Because directories are not used in the same way as regular files, the permissions work slightly (but only slightly) differently.  An attempt to list the files in a directory requires read permission for the directory, but not on the files within.  An attempt to add a file to a directory, delete a file from a directory, or to rename a file, all require write permission for the directory, but (perhaps surprisingly) not for the files within. 

-  Unix File and Directory Permissions and Modes (https://wpollock.com/AUnix1/FilePermissions.htm)

ACTION ITEMS:
- Make sure you have backups of code and data needed
- Check for removed data you want to restore on login.tools.wmflabs.org at /data/scratch/T169774/ 
- Check your Tools files and directories for o+w permission and remove if possible (chmod -R o-w <directory>).
- Ask for help on the labs-l mailing list, Phabricator, or in the #wikimedia-cloud IRC channel if you cannot figure out how to do without o+w (someone may have a different solution).

Mentioned in SAL (#wikimedia-operations) [2017-07-10T13:49:04Z] <chasemp> labstore2003:~# umount -fl /srv/backup/tools (for T169774 recovery)

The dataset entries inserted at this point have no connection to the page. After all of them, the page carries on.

Context: an optimization exercise on an open-source flow, tuned for small area, a short achievable clock period and few clock cycles per item. The choices shown serve that exercise and are no tape-out recipe. RTL that was checked went through simulation tests only; none was proved equivalent to the original. Only the layout flow was run in runs 1 to 3; the RTL was not checked for function there. No activity file was given, so power comes from the tool's default toggle rates.

==> flow/design.v <==
package md2_pkg;
	localparam int BLOCK_BYTES = 16;
	localparam int STATE_BYTES = 48;
	localparam int ROUND_COUNT = 18;
	localparam logic [2047:0] PI_SBOX_FLAT = {
		8'h29,8'h2e,8'h43,8'hc9,8'ha2,8'hd8,8'h7c,8'h01,
		8'h3d,8'h36,8'h54,8'ha1,8'hec,8'hf0,8'h06,8'h13,
		8'h62,8'ha7,8'h05,8'hf3,8'hc0,8'hc7,8'h73,8'h8c,
		8'h98,8'h93,8'h2b,8'hd9,8'hbc,8'h4c,8'h82,8'hca,
		8'h1e,8'h9b,8'h57,8'h3c,8'hfd,8'hd4,8'he0,8'h16,
		8'h67,8'h42,8'h6f,8'h18,8'h8a,8'h17,8'he5,8'h12,
		8'hbe,8'h4e,8'hc4,8'hd6,8'hda,8'h9e,8'hde,8'h49,
		8'ha0,8'hfb,8'hf5,8'h8e,8'hbb,8'h2f,8'hee,8'h7a,
		8'ha9,8'h68,8'h79,8'h91,8'h15,8'hb2,8'h07,8'h3f,
		8'h94,8'hc2,8'h10,8'h89,8'h0b,8'h22,8'h5f,8'h21,
		8'h80,8'h7f,8'h5d,8'h9a,8'h5a,8'h90,8'h32,8'h27,
		8'h35,8'h3e,8'hcc,8'he7,8'hbf,8'hf7,8'h97,8'h03,
		8'hff,8'h19,8'h30,8'hb3,8'h48,8'ha5,8'hb5,8'hd1,
		8'hd7,8'h5e,8'h92,8'h2a,8'hac,8'h56,8'haa,8'hc6,
		8'h4f,8'hb8,8'h38,8'hd2,8'h96,8'ha4,8'h7d,8'hb6,
		8'h76,8'hfc,8'h6b,8'he2,8'h9c,8'h74,8'h04,8'hf1,
		8'h45,8'h9d,8'h70,8'h59,8'h64,8'h71,8'h87,8'h20,
		8'h86,8'h5b,8'hcf,8'h65,8'he6,8'h2d,8'ha8,8'h02,
		8'h1b,8'h60,8'h25,8'had,8'hae,8'hb0,8'hb9,8'hf6,
		8'h1c,8'h46,8'h61,8'h69,8'h34,8'h40,8'h7e,8'h0f,
		8'h55,8'h47,8'ha3,8'h23,8'hdd,8'h51,8'haf,8'h3a,
		8'hc3,8'h5c,8'hf9,8'hce,8'hba,8'hc5,8'hea,8'h26,
		8'h2c,8'h53,8'h0d,8'h6e,8'h85,8'h28,8'h84,8'h09,
		8'hd3,8'hdf,8'hcd,8'hf4,8'h41,8'h81,8'h4d,8'h52,
		8'h6a,8'hdc,8'h37,8'hc8,8'h6c,8'hc1,8'hab,8'hfa,
		8'h24,8'he1,8'h7b,8'h08,8'h0c,8'hbd,8'hb1,8'h4a,
		8'h78,8'h88,8'h95,8'h8b,8'he3,8'h63,8'he8,8'h6d,
		8'he9,8'hcb,8'hd5,8'hfe,8'h3b,8'h00,8'h1d,8'h39,
		8'hf2,8'hef,8'hb7,8'h0e,8'h66,8'h58,8'hd0,8'he4,
		8'ha6,8'h77,8'h72,8'hf8,8'heb,8'h75,8'h4b,8'h0a,
		8'h31,8'h44,8'h50,8'hb4,8'h8f,8'hed,8'h1f,8'h1a,
		8'hdb,8'h99,8'h8d,8'h33,8'h9f,8'h11,8'h83,8'h14
	};
	function automatic logic [7:0] pi_sbox(input logic [7:0] x);
		pi_sbox = PI_SBOX_FLAT[2047 - 8 * x -: 8];
	endfunction
endpackage
module md2_front (
	input  logic       push,
	output logic       full,
	input  logic [9:0] item,
	output logic       cmd_valid,
	output logic [7:0] cmd_data,
	output logic       cmd_byte,
	output logic       cmd_end,
	input  logic       ready
);
	assign full      = !ready;
	assign cmd_valid = push && (item[1] || item[0]);
	assign cmd_data  = item[9:2];
	assign cmd_byte  = item[1];
	assign cmd_end   = item[0];
endmodule
module md2_core (
	input  logic         clk,
	input  logic         arst_n,
	input  logic         cmd_valid,
	input  logic [7:0]   cmd_data,
	input  logic         cmd_byte,
	input  logic         cmd_end,
	output logic         ready,
	output logic         empty,
	input  logic         pop,
	output logic [127:0] result
);
	localparam int GROUPS = md2_pkg::BLOCK_BYTES;
	localparam logic [7:0] S0 = 8'h29;
	typedef enum logic [1:0] {
		S_ABS,
		S_PAD,
		S_CSUM,
		S_WAIT
	} state_t;
	typedef enum logic [1:0] {
		A_ABS,
		A_PAD,
		A_CSUM,
		A_OUT
	} after_t;
	state_t       state_q;
	after_t       after_q;
	logic         first_q;
	logic [3:0]   ph_q;
	logic         gap_q;
	logic [3:0]   j_q;
	logic         at_q;
	logic [4:0]   pad_q;
	logic [7:0]   l_q;
	logic [7:0]   sreg_q;
	logic         cu_q;
	logic         run_q;
	logic [1:0]   pass_q;
	logic [4:0]   round_q;
	logic         empty_q;
	logic [GROUPS-1:0][7:0] x0_q;
	logic [GROUPS-1:0][7:0] x1_q;
	logic [GROUPS-1:0][7:0] x2_q;
	logic [GROUPS-1:0][7:0] c_q;
	logic [7:0]   gx0_q;
	logic [7:0]   gx1_q;
	logic [7:0]   gx2_q;
	logic [7:0]   gc_q;
	logic         take;
	logic         step;
	logic         step0;
	logic         via_g;
	logic [3:0]   ph_nxt;
	logic [3:0]   j_nxt;
	logic         absorb;
	logic         csum_upd;
	logic         blk_last;
	logic [7:0]   b;
	logic [7:0]   s_out;
	logic [7:0]   h0z;
	logic [7:0]   h0f;
	logic [7:0]   e;
	logic [7:0]   se;
	logic [7:0]   y;
	logic [7:0]   sreg_nxt;
	logic [7:0]   c_head;
	logic [7:0]   c_new;
	logic [7:0]   tail0;
	logic [7:0]   tail1;
	logic [7:0]   tail2;
	logic [7:0]   tailc;
	assign step     = run_q && !gap_q;
	assign step0    = step && (round_q == 5'd0) && (pass_q == 2'd0) && (ph_q == 4'd0);
	assign via_g    = run_q && (gap_q || ((pass_q == 2'd2) && (round_q != 5'd17)));
	assign ready    = (state_q == S_ABS) && at_q;
	assign take     = ready && cmd_valid;
	assign absorb   = ((state_q == S_ABS) && cmd_valid && cmd_byte && at_q) ||
	                  (((state_q == S_PAD) || (state_q == S_CSUM)) && at_q);
	assign ph_nxt   = gap_q ? ph_q : ph_q + 1'b1;
	assign j_nxt    = absorb ? j_q + 1'b1 : j_q;
	assign csum_upd = absorb && (state_q != S_CSUM);
	assign blk_last = absorb && (j_q == 4'd15);
	assign b = (state_q == S_ABS) ? cmd_data :
	           (state_q == S_PAD) ? {3'b000, pad_q} : c_q[1];
	assign s_out = md2_pkg::pi_sbox(sreg_q);
	assign h0z = (first_q && round_q == 5'd0 && pass_q == 2'd0) ? 8'h00 : x0_q[0];
	assign h0f = first_q ? 8'h00 : x0_q[0];
	assign c_head = first_q ? 8'h00 : c_q[0];
	assign c_new  = c_head ^ s_out;
	assign e  = run_q ? h0z : (c_head ^ b);
	assign se = s_out ^ e;
	assign y  = step0 ? (h0z ^ S0) : se;
	always_comb begin
		sreg_nxt = 8'h00;
		if (run_q) begin
			if (gap_q) begin
				sreg_nxt = gx2_q + {3'b000, round_q};
			end else if (step0) begin
				sreg_nxt = h0z ^ S0;
			end else begin
				sreg_nxt = se;
			end
		end else if (csum_upd) begin
			sreg_nxt = cu_q ? se : (b ^ l_q);
		end
	end
	always_comb begin
		tail0 = x0_q[0];
		tail1 = x1_q[0];
		tail2 = x2_q[0];
		if (step) begin
			tail0 = x1_q[0];
			tail1 = x2_q[0];
			tail2 = y;
		end else if (absorb) begin
			tail1 = b;
			tail2 = b ^ h0f;
		end
	end
	assign tailc = cu_q ? c_new : c_q[0];
	for (genvar g = 0; g < GROUPS; g++) begin : g_res
		assign result[127 - 8 * g -: 8] = x0_q[g];
	end
	assign empty = empty_q;
	always_ff @(posedge clk) begin
		for (int k = 0; k < GROUPS - 1; k++) begin
			x1_q[k] <= x1_q[k + 1];
			x2_q[k] <= x2_q[k + 1];
			c_q[k]  <= c_q[k + 1];
		end
		x1_q[GROUPS - 1] <= via_g ? gx1_q : tail1;
		x2_q[GROUPS - 1] <= (step && !via_g) ? y : (via_g ? gx2_q : tail2);
		c_q[GROUPS - 1]  <= cu_q ? c_new : (via_g ? gc_q : c_q[0]);
		if (empty_q) begin
			for (int k = 0; k < GROUPS - 1; k++) begin
				x0_q[k] <= x0_q[k + 1];
			end
			x0_q[GROUPS - 1] <= via_g ? gx0_q : tail0;
		end
		gx0_q  <= tail0;
		gx1_q  <= tail1;
		gx2_q  <= tail2;
		gc_q   <= tailc;
		sreg_q <= sreg_nxt;
	end
	always_ff @(posedge clk or negedge arst_n) begin
		if (!arst_n) begin
			state_q <= S_ABS;
			after_q <= A_ABS;
			first_q <= 1'b1;
			pad_q   <= '0;
			ph_q    <= '0;
			gap_q   <= 1'b0;
			j_q     <= '0;
			at_q    <= 1'b1;
			l_q     <= '0;
			cu_q    <= 1'b0;
			run_q   <= 1'b0;
			pass_q  <= '0;
			round_q <= '0;
			empty_q <= 1'b1;
		end else begin
			ph_q   <= ph_nxt;
			j_q    <= j_nxt;
			at_q   <= (ph_nxt == j_nxt);
			cu_q   <= csum_upd;
			if (cu_q) begin
				l_q <= c_new;
			end
			if (pop && !empty_q) begin
				empty_q <= 1'b1;
			end
			case (state_q)
				S_ABS: begin
					if (take) begin
						if (cmd_byte && j_q == 4'd15) begin
							state_q <= S_WAIT;
							after_q <= cmd_end ? A_PAD : A_ABS;
							pad_q   <= 5'd16;
						end else if (cmd_end) begin
							state_q <= S_PAD;
							pad_q   <= 5'd16 - {1'b0, j_q} - {4'd0, cmd_byte};
						end
					end
				end
				S_PAD: begin
					if (blk_last) begin
						state_q <= S_WAIT;
						after_q <= A_CSUM;
					end
				end
				S_CSUM: begin
					if (blk_last) begin
						state_q <= S_WAIT;
						after_q <= A_OUT;
						l_q     <= '0;
					end
				end
				default: begin
				end
			endcase
			if ((blk_last || (state_q == S_WAIT && !run_q && ph_q == 4'd15)) && empty_q) begin
				run_q <= 1'b1;
			end
			if (gap_q) begin
				gap_q   <= 1'b0;
				round_q <= round_q + 1'b1;
			end else if (run_q && ph_q == 4'd15) begin
				pass_q <= (pass_q == 2'd2) ? 2'd0 : pass_q + 1'b1;
				if (pass_q == 2'd2) begin
					if (round_q == 5'd17) begin
						round_q <= '0;
						run_q   <= 1'b0;
						first_q <= 1'b0;
						case (after_q)
							A_ABS:  state_q <= S_ABS;
							A_PAD:  state_q <= S_PAD;
							A_CSUM: state_q <= S_CSUM;
							default: begin
								state_q <= S_ABS;
								empty_q <= 1'b0;
								first_q <= 1'b1;
							end
						endcase
					end else begin
						gap_q <= 1'b1;
					end
				end
			end
		end
	end
endmodule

Note: two larger Tools had data synced after the initial as they are an overwhelming portion of the restore. I have placed these in 'archive' within the T169774 directory.

chasemp claimed this task.

Data is available for user restore, notifications have been sent to the lists, and I haven't seen new user queries in a few days.

chasemp renamed this task from 2017-07-02 Toolforge data loss for permissive data to Cleanup: 2017-07-02 Toolforge data loss for permissive data.Jul 11 2017, 7:32 PM
chasemp reopened this task as Stalled.

marked stalled so we remember to remove the temp restore data

chasemp lowered the priority of this task from High to Lowest.Jul 17 2017, 1:32 PM

marked stalled so we remember to remove the temp restore data

I will remove this data in one week.